European Commission

IP/01/1840

Brussel, 17 december 2001

Nieuwe richtlijn informatie en raadpleging van werknemers volgens de Commissie "een modern bedrijfsinstrument"

Na drie jaar van vaak heftige discussies is vandaag unaniem overeenstemming bereikt over een compromisvoorstel van de Commissie voor een richtlijn betreffende de informatie en raadpleging van werknemers in bedrijven. Deze nieuwe EU-kaderregeling, die nu in de vijftien lidstaten in nationaal recht moet worden omgezet, verplicht alle bedrijven met meer dan vijftig werknemers ertoe hun werknemers daadwerkelijk te informeren en te raadplegen voordat belangrijke beslissingen in het bedrijf worden genomen, in het bijzonder als die van invloed zijn op de werkgelegenheid. De kaderregeling treedt over drie jaar in werking, maar er zijn overgangsperioden voor kleinere bedrijven in lidstaten waar geen traditie van formele informatie en raadpleging in het bedrijf bestaat. De regeringen moeten zodanige sancties vaststellen dat die bedrijven ervan weerhouden de regels te overtreden. Dit is de eerste EU-regeling met een algemene verplichting om de werknemers te informeren en te raadplegen. Tot nu toe waren er alleen richtlijnen voor specifieke situaties waarin bedrijven met hun personeel moeten overleggen: bij collectief ontslag of overdracht van ondernemingen en voor bedrijven met een Europese ondernemingsraad.
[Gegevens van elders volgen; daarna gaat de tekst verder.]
$ cat src/rtl/prio_irq_arbiter.sv
module prio_irq_arbiter
   import pia_pkg::*;
#(
   parameter int unsigned NUM_LINES  = DEF_LINES,
   parameter int unsigned PRIO_W     = DEF_PRIO_W,
   parameter int unsigned NUM_BANKS  = DEF_BANKS,
   parameter int unsigned BANK_NUM   = 0,
   parameter bit          REGISTERED = 1'b1,
   localparam int unsigned LIDX_W    = $clog2(NUM_LINES),
   localparam int unsigned OUT_W     = $clog2(NUM_LINES*NUM_BANKS)
) (
   input  logic                        clk,
   input  logic                        rst_n,
   input  logic [NUM_LINES-1:0]        pend_i,
   input  logic [NUM_LINES-1:0]        mask_i,
   input  logic [NUM_LINES-1:0]        steer_i,
   input  logic                        class_sel_i,
   input  logic [NUM_LINES*PRIO_W-1:0] prio_i,
   output logic [OUT_W-1:0]            win_idx_o,
   output logic                        win_valid_o
);
   localparam int unsigned BASE = BANK_NUM * NUM_LINES;

   if (NUM_LINES < 2 || (NUM_LINES & (NUM_LINES - 1)) != 0) begin : g_chk_lines
      $error("NUM_LINES must be a power of two, at least 2");
   end
   if (PRIO_W < 1) begin : g_chk_prio
      $error("PRIO_W must be at least 1");
   end
   if (NUM_BANKS < 1 || BANK_NUM >= NUM_BANKS) begin : g_chk_bank
      $error("BANK_NUM must be below NUM_BANKS");
   end

   logic [NUM_LINES-1:0] elig;
   logic                 root_v;
   logic [PRIO_W-1:0]    root_p;
   logic [LIDX_W-1:0]    root_i;
   logic [OUT_W-1:0]     comb_idx;

   pia_qualify #(.N(NUM_LINES)) u_qual (
      .pend  (pend_i),
      .mask  (mask_i),
      .steer (steer_i),
      .cls   (class_e'(class_sel_i)),
      .elig  (elig)
   );

   pia_tree #(.N(NUM_LINES), .PRIO_W(PRIO_W)) u_tree (
      .elig  (elig),
      .prio  (prio_i),
      .win_v (root_v),
      .win_p (root_p),
      .win_i (root_i)
   );

   assign comb_idx = root_v ? (OUT_W'(BASE) + OUT_W'(root_i)) : '0;

   if (REGISTERED) begin : g_reg
      logic [OUT_W-1:0]     idx_q;
      logic                 val_q;
      logic [NUM_LINES-1:0] elig_q;
      logic [OUT_W-1:0]     loc;

      always_ff @(posedge clk or negedge rst_n) begin
         if (!rst_n) begin
            idx_q  <= '0;
            val_q  <= 1'b0;
            elig_q <= '0;
         end else begin
            idx_q  <= comb_idx;
            val_q  <= root_v;
            elig_q <= elig;
         end
      end

      assign win_idx_o   = idx_q;
      assign win_valid_o = val_q;
      assign loc         = idx_q - OUT_W'(BASE);

      assert_idle_zero_R4: assert property (@(posedge clk) disable iff (!rst_n)
         !win_valid_o |-> (win_idx_o == '0));
      assert_valid_any_R5: assert property (@(posedge clk) disable iff (!rst_n)
         win_valid_o == (|elig_q));
      assert_in_bank_R6: assert property (@(posedge clk) disable iff (!rst_n)
         win_valid_o |-> (win_idx_o >= OUT_W'(BASE) && loc < OUT_W'(NUM_LINES)));
      assert_winner_elig_R1: assert property (@(posedge clk) disable iff (!rst_n)
         win_valid_o |-> elig_q[loc[LIDX_W-1:0]]);
      assert_one_cycle_R7: assert property (@(posedge clk) disable iff (!rst_n)
         $stable(comb_idx) && $stable(root_v) |=> (win_idx_o == $past(comb_idx)));
   end else begin : g_comb
      assign win_idx_o   = comb_idx;
      assign win_valid_o = root_v;

      always_comb begin
         if (!win_valid_o) begin
            assert_idle_zero_c_R4: assert (win_idx_o == '0) else $error("idle index not zero");
         end else begin
            assert_in_bank_c_R6: assert (win_idx_o >= OUT_W'(BASE)) else $error("index below bank base");
         end
      end
   end
endmodule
Anna Diamantopoulou, Europees commissaris voor werkgelegenheid en sociale zaken, zei hierover: "Deze richtlijn biedt werknemers een deugdelijke bescherming en kan, indien verstandig gebruikt, een modern bedrijfsinstrument zijn. Bedrijven doen uit welbegrepen eigenbelang al aan anticipatie en management van veranderingen. Veel bedrijven betrekken hun personeel daar nu al bij. Maar alle bedrijven moeten op dat gebied bepaalde garanties bieden."
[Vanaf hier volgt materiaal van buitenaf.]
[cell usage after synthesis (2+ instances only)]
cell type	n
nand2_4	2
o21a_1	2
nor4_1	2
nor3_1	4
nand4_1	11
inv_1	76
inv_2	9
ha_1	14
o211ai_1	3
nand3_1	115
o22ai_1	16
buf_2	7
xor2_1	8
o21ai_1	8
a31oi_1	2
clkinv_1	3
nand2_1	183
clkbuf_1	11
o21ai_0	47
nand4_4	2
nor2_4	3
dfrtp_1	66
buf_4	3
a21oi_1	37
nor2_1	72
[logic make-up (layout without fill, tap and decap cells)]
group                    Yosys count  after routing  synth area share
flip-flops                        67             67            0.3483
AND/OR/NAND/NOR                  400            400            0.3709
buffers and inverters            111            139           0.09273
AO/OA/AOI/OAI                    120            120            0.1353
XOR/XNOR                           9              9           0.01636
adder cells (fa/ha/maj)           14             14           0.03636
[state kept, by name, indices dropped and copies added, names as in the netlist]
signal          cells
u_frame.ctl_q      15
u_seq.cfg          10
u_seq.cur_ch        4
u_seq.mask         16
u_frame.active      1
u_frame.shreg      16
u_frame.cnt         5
[config.mk]
export PLATFORM = sky130hd
export DESIGN_NAME = strap_susp_pin
export DESIGN_NICKNAME = d
export VERILOG_FILES = /design/src/rtl/strap_susp_pin.sv
export SDC_FILE = /design/constraint.sdc
export NUM_CORES = 1
export LEC_CHECK = 0
export ABC_CLOCK_PERIOD_IN_PS = 2000
export CAP_MARGIN = 20
export CORE_MARGIN = 2
export CORE_UTILIZATION = 35
export DETAILED_ROUTE_END_ITERATION = 6
export DONT_BUFFER_PORTS = 1
export PLACE_DENSITY = 0.6
export RECOVER_POWER = 50
export SETUP_SLACK_MARGIN = 0.4
export SYNTH_ARGS = -nofsm -noshare
export SYNTH_HDL_FRONTEND = slang
export SYNTH_SLANG_ARGS = --single-unit
export TNS_END_PERCENT = 20
[constraint.sdc]
create_clock -name clk -period 2 [get_ports clk]
set_clock_uncertainty 0.05 [all_clocks]
set_input_delay 0.4 -clock clk [delete_from_list [all_inputs] [get_ports clk]]
set_output_delay 0.4 -clock clk [all_outputs]
set_load 0.05 [all_outputs]
$ cat src/rtl/rp_err_collector.sv
module rp_err_collector
  import rpec_pkg::*;
#(
  parameter int SRC_W = 16,
  parameter int VEC_W = 5
) (
  input  logic             clk,
  input  logic             rst_n,
  input  logic             msg_valid,
  input  logic [1:0]       msg_sev,
  input  logic [SRC_W-1:0] msg_src,
  input  logic             cmd_we,
  input  logic [2:0]       cmd_wdata,
  input  logic             sts_clr,
  input  logic [6:0]       sts_clr_mask,
  input  logic             vec_load,
  input  logic [VEC_W-1:0] vec_value,
  input  logic             msi_mode,
  output logic [6:0]       root_sts,
  output logic [SRC_W-1:0] cor_src,
  output logic [SRC_W-1:0] unc_src,
  output logic [2:0]       root_cmd,
  output logic [VEC_W-1:0] msg_num,
  output logic             intx_out,
  output logic             msi_req
);

  logic [ST_W-1:0]    sts_q;
  logic [ST_W-1:0]    sts_nxt;
  logic [N_CLASS-1:0] cap;
  logic [N_CLASS-1:0] zap;
  logic [CMD_W-1:0]   cmd_q;
  logic [CMD_W-1:0]   cmd_nxt;
  logic [SRC_W-1:0]   src_arr [N_CLASS];

  rpec_status u_status (
    .clk       (clk),
    .rst_n     (rst_n),
    .msg_valid (msg_valid),
    .msg_sev   (msg_sev),
    .clr_en    (sts_clr),
    .clr_mask  (sts_clr_mask),
    .sts_q     (sts_q),
    .sts_nxt   (sts_nxt),
    .cap       (cap),
    .zap       (zap)
  );

  for (genvar g = 0; g < N_CLASS; g++) begin : g_src
    rpec_src_field #(.SRC_W(SRC_W)) u_src (
      .clk    (clk),
      .rst_n  (rst_n),
      .cap    (cap[g]),
      .zap    (zap[g]),
      .src_in (msg_src),
      .src_q  (src_arr[g])
    );
  end

  rpec_ctrl #(.VEC_W(VEC_W)) u_ctrl (
    .clk       (clk),
    .rst_n     (rst_n),
    .cmd_we    (cmd_we),
    .cmd_wdata (cmd_wdata),
    .vec_load  (vec_load),
    .vec_value (vec_value),
    .cmd_q     (cmd_q),
    .cmd_nxt   (cmd_nxt),
    .vec_q     (msg_num)
  );

  rpec_irq u_irq (
    .clk      (clk),
    .rst_n    (rst_n),
    .sts_nxt  (sts_nxt),
    .cmd_nxt  (cmd_nxt),
    .msi_mode (msi_mode),
    .intx_out (intx_out),
    .msi_req  (msi_req)
  );

  assign root_sts = sts_q;
  assign root_cmd = cmd_q;
  assign cor_src  = src_arr[0];
  assign unc_src  = src_arr[1];

  // correctable identifier holds once recorded and not cleared
  assert_cor_src_hold_R2: assert property (@(posedge clk) disable iff (!rst_n)
    (root_sts[ST_COR] && !(sts_clr && sts_clr_mask[ST_COR])) |=> $stable(cor_src));

  // uncorrectable identifier holds once recorded and not cleared
  assert_unc_src_hold_R3: assert property (@(posedge clk) disable iff (!rst_n)
    (root_sts[ST_UNC] && !(sts_clr && sts_clr_mask[ST_UNC])) |=> $stable(unc_src));

endmodule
De richtlijn streeft naar een minimum aan informatie en raadpleging van de werknemers in bedrijven in de EU. Overeenkomstig het subsidiariteitsbeginsel wordt de lidstaten en de bedrijven een ruime marge gelaten om de regels toe te passen op de voor hen meest geschikte wijze. Lidstaten of bedrijven mogen ook verder gaan dan de richtlijn voorschrijft.

De Commissie maakt zich sterk voor een bevordering van de sociale dialoog. Op de recent gehouden sociale top ter voorbereiding van de top van Laken toonde de Commissie zich verheugd over de verklaring van de sociale partners op Europees niveau dat zij eind 2002 met een meerjarig werkprogramma zouden komen . Ook stimuleert de Commissie het bedrijfsleven om moderne arbeidsverhoudingen tot stand te brengen in het kader van hun programma's voor sociale verantwoordelijkheid .

En meer in het bijzonder op het gebied van reorganisaties start de Commissie binnenkort de formele raadpleging van de sociale partners om te zoeken naar nieuwe gezamenlijke initiatieven van werkgevers en werknemers waarmee veranderingen op het werk met succes kunnen worden doorgevoerd, bijvoorbeeld programma's om de vaardigheden van de werknemers op peil te houden.

Voorgeschiedenis

De Commissie heeft haar voorstel voor een richtlijn van het Europees Parlement en de Raad tot instelling van een algemeen kader betreffende de informatie en de raadpleging van de werknemers in de Europese Gemeenschap op 8 november 1998 ingediend. De rechtsgrond is artikel 138, lid 2, van het EG-Verdrag en het voorstel valt onder de medebeslissingsprocedure; de Raad moest het met gekwalificeerde meerderheid goedkeuren (maar heeft het uiteindelijke compromisvoorstel van de Commissie dus unaniem goedgekeurd). Het Europees Parlement heeft steeds veel aandacht aan het voorstel geschonken. De richtlijn geldt voor alle bedrijven met vijftig of meer werknemers; dit omvat krap 3% van alle bedrijven in de EU (zodat 97% van de bedrijven niet onder de richtlijn vallen) en ongeveer 50% van de werknemers.